Now the issue here is that imgIdx is a 1xN matrix , and it contains the index of different training indices, which is obvious. And only on a perfect match is the matrix imgIdx is completely filled with the matched image index. So, how do I use this matrix to pick the right image index. Also in these two lines, I get the error of index exceeding matrix dimension.

ptsObj = cat(1,objPoints([m.trainIdx]+1).pt);
ptsObj = num2cell(ptsObj,2);

This is obvious since while debugging I saw clearly that the size of m.trainIdx is greater than objPoints, i.e I am accessing points which I should not, hence index exceeds There is scant documentation on use of imgIdx , so anybody who has knowledge on this subject, I need help.
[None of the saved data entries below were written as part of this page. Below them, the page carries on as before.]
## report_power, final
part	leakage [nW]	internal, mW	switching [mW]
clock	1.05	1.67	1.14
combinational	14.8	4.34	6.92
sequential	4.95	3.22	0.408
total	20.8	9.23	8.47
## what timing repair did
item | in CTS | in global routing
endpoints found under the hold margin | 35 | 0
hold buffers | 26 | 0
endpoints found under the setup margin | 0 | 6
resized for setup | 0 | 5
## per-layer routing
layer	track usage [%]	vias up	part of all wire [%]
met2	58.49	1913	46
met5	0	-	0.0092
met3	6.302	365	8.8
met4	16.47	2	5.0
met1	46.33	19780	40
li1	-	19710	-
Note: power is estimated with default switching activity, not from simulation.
--- src/rtl/lr_pkg.sv ---
package lr_pkg;

	// Input command codes
	localparam logic CMD_LOAD = 1'b0;
	localparam logic CMD_STEP = 1'b1;

	// Controller states, one-hot
	typedef enum logic [2:0] {
		ST_IDLE  = 3'b001,
		ST_SETUP = 3'b010,
		ST_RUN   = 3'b100
	} state_t;

	// Commands from controller to datapath
	typedef struct packed {
		logic capture;
		logic setup;
		logic step;
	} cmd_t;

	// Status from datapath to controller
	typedef struct packed {
		logic final_px;
	} status_t;

endpackage

--- src/rtl/lr_ctrl.sv ---
module lr_ctrl (
	input  logic            clk,
	input  logic            arst_n,
	input  logic            in_valid,
	output logic            in_ready,
	input  logic            command,
	output logic            out_valid,
	input  logic            out_ready,
	input  lr_pkg::status_t status,
	output lr_pkg::cmd_t    cmd
);
	import lr_pkg::*;

	state_t state_q;
	state_t state_d;
	logic   out_valid_q;
	logic   accept;

	// Accept input while not in setup and the output register is free or draining
	assign in_ready = (state_q != ST_SETUP) && (!out_valid_q || out_ready);
	assign accept   = in_valid && in_ready;

	// Decode datapath commands
	assign cmd.capture = accept && (command == CMD_LOAD);
	assign cmd.setup   = (state_q == ST_SETUP);
	assign cmd.step    = accept && (command == CMD_STEP) && (state_q == ST_RUN);

	assign out_valid = out_valid_q;

	// Next state
	always_comb begin
		state_d = state_q;
		case (state_q)
			ST_IDLE: begin
				if (cmd.capture) state_d = ST_SETUP;
			end
			ST_SETUP: begin
				state_d = ST_RUN;
			end
			ST_RUN: begin
				if (cmd.capture) state_d = ST_SETUP;
				else if (cmd.step && status.final_px) state_d = ST_IDLE;
			end
			default: begin
				state_d = ST_IDLE;
			end
		endcase
	end

	// State and output valid registers
	always_ff @(posedge clk or negedge arst_n) begin
		if (!arst_n) begin
			state_q     <= ST_IDLE;
			out_valid_q <= 1'b0;
		end else begin
			state_q <= state_d;
			if (cmd.step) out_valid_q <= 1'b1;
			else if (out_ready) out_valid_q <= 1'b0;
		end
	end

endmodule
These are the images I used.

Image1

Image2

Image3

1st update after @Amro's response:

With the ratio of min distance to distance at 3.6 , I get the following response.

For 3.6

With the ratio of min distance to distance at 1.6 , I get the following response.

For 1.6

Solution

I think it is easier to explain with code, so here it goes :)

%% init
detector = cv.FeatureDetector('ORB');
extractor = cv.DescriptorExtractor('ORB');
matcher = cv.DescriptorMatcher('BruteForce-Hamming');

urls = {
    'http://i.imgur.com/8Pz4M9q.jpg?1'
    'http://i.imgur.com/1aZj0MI.png?1'
    'http://i.imgur.com/pYepuzd.jpg?1'
};

N = numel(urls);
train = struct('img',cell(N,1), 'pts',cell(N,1), 'feat',cell(N,1));

%% training
for i=1:N
    % read image
    train(i).img = imread(urls{i});
    if ~ismatrix(train(i).img)
        train(i).img = rgb2gray(train(i).img);
    end

    % extract keypoints and compute features
    train(i).pts = detector.detect(train(i).img);
    train(i).feat = extractor.compute(train(i).img, train(i).pts);

    % add to training set to match against
    matcher.add(train(i).feat);
end
% build index
matcher.train();

%% testing
% lets create a distorted query image from one of the training images
% (rotation+shear transformations)
t = -pi/3;    % -60 degrees angle
tform = [cos(t) -sin(t) 0; 0.5*sin(t) cos(t) 0; 0 0 1];
img = imwarp(train(3).img, affine2d(tform));    % try all three images here!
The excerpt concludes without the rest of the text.